> **Task objective**
Once you find the line containing "area_growth_pct 17.3 \" in the data below, copy it and each following line exactly, up to and including the line containing "htree_levels 3 \", and nothing else.
=== Section Start ===
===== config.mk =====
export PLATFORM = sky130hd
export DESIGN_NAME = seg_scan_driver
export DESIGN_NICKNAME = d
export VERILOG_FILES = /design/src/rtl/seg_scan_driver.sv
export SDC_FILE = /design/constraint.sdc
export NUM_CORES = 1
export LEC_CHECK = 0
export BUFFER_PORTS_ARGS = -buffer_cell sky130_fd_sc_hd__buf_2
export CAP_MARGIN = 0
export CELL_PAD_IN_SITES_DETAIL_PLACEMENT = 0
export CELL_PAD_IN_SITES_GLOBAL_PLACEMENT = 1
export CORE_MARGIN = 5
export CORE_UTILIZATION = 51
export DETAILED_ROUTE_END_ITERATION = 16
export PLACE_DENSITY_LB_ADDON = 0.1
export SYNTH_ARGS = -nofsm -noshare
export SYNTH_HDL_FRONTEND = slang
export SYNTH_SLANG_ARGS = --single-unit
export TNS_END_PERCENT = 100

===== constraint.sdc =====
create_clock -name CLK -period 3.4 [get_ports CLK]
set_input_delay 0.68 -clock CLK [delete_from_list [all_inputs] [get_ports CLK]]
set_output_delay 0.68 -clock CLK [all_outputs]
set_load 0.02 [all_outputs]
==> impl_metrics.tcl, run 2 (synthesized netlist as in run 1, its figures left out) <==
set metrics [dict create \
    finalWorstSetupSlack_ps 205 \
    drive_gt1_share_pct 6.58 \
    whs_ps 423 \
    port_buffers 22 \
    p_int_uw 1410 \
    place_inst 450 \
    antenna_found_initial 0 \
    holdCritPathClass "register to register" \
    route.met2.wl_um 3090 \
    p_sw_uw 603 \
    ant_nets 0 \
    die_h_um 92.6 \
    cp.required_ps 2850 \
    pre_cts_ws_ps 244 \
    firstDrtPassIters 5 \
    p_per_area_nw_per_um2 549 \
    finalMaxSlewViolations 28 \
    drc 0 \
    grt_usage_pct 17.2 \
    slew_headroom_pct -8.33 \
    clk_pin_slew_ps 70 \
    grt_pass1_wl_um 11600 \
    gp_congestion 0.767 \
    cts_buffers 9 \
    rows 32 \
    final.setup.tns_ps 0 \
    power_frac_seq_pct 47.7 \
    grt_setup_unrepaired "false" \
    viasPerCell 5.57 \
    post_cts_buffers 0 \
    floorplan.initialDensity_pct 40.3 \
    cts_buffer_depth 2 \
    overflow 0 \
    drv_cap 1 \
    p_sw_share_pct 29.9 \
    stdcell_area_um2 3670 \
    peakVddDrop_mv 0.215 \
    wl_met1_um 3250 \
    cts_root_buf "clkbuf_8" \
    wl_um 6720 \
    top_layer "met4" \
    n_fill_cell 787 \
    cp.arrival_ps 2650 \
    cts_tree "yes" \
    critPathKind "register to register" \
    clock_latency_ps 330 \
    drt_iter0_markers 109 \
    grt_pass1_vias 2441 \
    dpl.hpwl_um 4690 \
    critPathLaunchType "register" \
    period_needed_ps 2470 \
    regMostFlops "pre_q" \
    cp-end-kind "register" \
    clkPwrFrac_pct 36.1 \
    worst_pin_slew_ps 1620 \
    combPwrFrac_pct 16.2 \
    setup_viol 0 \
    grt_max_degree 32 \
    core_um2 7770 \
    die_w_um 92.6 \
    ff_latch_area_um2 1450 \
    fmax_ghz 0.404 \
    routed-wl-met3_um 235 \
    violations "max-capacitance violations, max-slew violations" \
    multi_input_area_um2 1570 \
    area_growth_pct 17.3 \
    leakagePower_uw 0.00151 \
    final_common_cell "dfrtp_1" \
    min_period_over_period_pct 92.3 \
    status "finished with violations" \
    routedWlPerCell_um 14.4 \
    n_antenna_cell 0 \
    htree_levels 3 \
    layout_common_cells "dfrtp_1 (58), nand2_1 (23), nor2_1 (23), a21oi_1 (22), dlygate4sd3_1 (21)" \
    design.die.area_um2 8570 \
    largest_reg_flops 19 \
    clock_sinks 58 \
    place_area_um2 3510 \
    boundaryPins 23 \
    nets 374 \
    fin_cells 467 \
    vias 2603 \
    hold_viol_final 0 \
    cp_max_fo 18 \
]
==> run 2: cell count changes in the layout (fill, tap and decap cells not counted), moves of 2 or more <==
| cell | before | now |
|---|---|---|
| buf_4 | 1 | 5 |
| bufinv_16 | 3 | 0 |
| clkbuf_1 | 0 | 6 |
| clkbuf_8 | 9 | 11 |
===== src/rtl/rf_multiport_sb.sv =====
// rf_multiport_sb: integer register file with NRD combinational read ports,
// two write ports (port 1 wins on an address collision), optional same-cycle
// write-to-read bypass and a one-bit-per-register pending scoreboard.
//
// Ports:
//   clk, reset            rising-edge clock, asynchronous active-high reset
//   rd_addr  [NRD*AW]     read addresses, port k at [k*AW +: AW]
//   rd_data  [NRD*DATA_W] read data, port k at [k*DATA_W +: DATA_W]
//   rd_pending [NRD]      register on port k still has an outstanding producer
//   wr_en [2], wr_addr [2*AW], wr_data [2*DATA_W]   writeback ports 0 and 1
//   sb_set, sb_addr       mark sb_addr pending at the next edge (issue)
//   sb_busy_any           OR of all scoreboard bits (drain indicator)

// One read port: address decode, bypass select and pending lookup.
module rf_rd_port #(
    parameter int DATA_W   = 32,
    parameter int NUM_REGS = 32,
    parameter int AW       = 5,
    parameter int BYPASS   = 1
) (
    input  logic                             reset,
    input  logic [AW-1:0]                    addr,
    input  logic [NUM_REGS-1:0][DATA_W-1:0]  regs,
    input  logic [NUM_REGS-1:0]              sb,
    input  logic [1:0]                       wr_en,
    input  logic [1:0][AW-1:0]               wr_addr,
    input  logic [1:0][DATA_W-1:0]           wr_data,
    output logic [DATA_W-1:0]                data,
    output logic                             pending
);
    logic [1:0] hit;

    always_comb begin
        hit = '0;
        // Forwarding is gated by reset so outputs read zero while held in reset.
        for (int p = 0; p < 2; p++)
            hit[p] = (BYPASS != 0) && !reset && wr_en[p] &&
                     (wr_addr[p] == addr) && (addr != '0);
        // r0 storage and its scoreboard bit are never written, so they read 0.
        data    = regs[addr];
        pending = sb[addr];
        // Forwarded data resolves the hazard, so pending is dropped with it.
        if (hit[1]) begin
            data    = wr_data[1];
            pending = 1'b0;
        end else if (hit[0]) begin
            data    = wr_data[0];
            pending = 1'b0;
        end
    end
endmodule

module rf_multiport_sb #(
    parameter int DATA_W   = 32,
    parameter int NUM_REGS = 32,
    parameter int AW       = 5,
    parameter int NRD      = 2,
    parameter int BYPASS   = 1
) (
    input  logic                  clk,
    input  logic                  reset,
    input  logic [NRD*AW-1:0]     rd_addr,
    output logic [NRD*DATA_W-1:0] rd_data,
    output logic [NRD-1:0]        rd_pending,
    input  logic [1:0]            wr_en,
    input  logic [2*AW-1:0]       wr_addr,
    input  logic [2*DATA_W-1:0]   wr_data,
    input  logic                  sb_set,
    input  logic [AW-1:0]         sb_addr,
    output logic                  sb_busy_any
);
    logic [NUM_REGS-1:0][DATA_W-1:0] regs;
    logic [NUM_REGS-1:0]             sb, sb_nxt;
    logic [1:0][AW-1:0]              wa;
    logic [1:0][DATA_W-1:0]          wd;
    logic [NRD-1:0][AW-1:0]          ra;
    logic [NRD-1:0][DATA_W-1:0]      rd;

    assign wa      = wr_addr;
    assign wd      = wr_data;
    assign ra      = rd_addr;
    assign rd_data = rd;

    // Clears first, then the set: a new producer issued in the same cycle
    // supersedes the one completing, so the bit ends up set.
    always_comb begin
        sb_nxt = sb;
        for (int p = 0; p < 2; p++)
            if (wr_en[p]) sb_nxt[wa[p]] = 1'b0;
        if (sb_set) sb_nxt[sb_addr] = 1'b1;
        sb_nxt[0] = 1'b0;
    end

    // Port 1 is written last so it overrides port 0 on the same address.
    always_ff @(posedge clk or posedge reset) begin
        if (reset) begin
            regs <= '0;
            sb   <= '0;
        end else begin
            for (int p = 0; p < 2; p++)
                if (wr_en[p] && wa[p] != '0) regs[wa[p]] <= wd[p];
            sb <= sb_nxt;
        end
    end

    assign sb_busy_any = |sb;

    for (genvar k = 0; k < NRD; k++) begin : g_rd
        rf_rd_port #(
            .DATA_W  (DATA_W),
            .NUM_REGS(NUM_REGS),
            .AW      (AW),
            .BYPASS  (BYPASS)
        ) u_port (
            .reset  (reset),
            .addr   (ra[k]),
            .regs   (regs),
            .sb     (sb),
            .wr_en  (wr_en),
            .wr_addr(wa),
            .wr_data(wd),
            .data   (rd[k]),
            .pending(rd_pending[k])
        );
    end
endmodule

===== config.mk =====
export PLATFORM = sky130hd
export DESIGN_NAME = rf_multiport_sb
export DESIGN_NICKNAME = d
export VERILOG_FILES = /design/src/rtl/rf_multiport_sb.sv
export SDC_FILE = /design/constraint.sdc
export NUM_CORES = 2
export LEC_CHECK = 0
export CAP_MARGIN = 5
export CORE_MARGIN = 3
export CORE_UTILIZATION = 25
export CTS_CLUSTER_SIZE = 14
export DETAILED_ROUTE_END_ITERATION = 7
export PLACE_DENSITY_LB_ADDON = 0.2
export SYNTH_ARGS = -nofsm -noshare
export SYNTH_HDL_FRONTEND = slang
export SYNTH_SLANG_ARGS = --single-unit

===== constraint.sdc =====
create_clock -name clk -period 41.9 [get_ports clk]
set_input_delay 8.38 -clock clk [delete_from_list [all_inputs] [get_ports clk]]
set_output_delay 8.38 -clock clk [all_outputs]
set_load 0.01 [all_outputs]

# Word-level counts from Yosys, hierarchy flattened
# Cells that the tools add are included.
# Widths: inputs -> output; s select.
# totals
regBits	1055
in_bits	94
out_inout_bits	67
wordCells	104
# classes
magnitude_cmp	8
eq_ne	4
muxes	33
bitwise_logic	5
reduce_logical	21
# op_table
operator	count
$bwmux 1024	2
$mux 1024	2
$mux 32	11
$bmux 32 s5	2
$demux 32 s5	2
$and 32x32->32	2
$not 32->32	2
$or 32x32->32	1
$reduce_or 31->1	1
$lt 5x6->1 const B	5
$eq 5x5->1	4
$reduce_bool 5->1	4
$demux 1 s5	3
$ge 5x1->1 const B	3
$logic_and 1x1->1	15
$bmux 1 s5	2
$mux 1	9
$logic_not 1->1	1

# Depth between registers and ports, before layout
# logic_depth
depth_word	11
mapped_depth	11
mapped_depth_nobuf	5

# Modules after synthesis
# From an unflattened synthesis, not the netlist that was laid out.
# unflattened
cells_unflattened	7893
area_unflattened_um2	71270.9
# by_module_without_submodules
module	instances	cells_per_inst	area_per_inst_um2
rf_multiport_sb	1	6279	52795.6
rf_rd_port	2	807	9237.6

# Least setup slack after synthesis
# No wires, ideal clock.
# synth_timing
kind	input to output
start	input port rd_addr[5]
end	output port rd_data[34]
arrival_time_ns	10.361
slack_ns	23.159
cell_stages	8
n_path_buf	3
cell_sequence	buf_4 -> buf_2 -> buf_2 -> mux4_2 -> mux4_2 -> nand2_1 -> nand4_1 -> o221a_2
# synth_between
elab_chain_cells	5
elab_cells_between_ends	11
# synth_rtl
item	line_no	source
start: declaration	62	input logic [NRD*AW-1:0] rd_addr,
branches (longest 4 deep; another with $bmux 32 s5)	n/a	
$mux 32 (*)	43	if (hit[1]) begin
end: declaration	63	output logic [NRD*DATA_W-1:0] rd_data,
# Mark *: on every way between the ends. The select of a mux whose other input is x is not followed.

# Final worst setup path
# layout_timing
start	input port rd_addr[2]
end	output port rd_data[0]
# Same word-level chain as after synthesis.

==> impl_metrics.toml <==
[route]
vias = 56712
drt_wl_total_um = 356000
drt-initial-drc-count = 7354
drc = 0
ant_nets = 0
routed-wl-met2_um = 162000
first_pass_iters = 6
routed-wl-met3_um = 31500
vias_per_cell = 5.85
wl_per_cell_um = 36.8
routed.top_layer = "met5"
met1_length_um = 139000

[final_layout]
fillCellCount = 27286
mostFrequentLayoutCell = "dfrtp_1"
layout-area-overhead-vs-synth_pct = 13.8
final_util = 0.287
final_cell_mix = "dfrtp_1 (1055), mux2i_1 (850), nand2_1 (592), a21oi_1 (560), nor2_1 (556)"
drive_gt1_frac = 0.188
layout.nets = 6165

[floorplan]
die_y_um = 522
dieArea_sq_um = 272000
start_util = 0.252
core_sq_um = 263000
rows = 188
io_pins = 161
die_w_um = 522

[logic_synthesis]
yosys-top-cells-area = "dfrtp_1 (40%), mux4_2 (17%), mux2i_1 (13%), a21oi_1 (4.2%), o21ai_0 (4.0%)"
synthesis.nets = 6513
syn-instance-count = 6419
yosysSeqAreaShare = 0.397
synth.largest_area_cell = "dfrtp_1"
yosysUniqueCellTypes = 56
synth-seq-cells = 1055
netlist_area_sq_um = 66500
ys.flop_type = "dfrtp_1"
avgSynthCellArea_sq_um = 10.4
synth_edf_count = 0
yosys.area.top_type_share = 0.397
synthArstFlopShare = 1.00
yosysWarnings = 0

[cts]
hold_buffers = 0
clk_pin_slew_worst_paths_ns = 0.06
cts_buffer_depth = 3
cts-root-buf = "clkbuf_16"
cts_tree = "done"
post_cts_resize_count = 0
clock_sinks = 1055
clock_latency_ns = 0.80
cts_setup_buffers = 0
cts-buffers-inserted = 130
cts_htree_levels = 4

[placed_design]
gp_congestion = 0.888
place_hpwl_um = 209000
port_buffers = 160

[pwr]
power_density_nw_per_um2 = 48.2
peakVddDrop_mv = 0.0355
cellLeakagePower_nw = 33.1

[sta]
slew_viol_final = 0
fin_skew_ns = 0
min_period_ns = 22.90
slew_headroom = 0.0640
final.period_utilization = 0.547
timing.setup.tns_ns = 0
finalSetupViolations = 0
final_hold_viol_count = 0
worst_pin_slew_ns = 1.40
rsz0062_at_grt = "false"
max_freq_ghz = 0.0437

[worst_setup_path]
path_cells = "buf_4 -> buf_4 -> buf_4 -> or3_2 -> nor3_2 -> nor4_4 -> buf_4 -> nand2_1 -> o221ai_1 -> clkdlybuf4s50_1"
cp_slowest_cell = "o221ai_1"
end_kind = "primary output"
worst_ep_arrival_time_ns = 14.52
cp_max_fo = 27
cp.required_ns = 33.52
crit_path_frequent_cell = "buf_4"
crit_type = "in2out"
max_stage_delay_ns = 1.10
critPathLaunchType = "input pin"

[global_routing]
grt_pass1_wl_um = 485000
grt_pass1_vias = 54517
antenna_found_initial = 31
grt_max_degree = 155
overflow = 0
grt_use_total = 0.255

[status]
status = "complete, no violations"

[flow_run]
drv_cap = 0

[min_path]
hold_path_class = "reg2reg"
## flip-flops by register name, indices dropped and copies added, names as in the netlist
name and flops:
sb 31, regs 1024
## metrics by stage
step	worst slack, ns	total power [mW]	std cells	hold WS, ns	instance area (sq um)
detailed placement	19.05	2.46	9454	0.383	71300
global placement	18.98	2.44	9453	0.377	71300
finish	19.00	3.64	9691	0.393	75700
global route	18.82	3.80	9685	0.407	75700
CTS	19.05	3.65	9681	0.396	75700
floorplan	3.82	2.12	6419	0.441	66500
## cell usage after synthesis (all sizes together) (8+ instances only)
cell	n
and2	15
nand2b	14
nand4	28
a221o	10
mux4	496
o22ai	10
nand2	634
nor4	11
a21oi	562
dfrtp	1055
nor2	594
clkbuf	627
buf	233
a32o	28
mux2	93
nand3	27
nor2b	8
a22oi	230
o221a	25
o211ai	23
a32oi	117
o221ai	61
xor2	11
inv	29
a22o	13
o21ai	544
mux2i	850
=== Section End ===
> **Written solution**
    area_growth_pct 17.3 \
    leakagePower_uw 0.00151 \
    final_common_cell "dfrtp_1" \
    min_period_over_period_pct 92.3 \
    status "finished with violations" \
    routedWlPerCell_um 14.4 \
    n_antenna_cell 0 \
    htree_levels 3 \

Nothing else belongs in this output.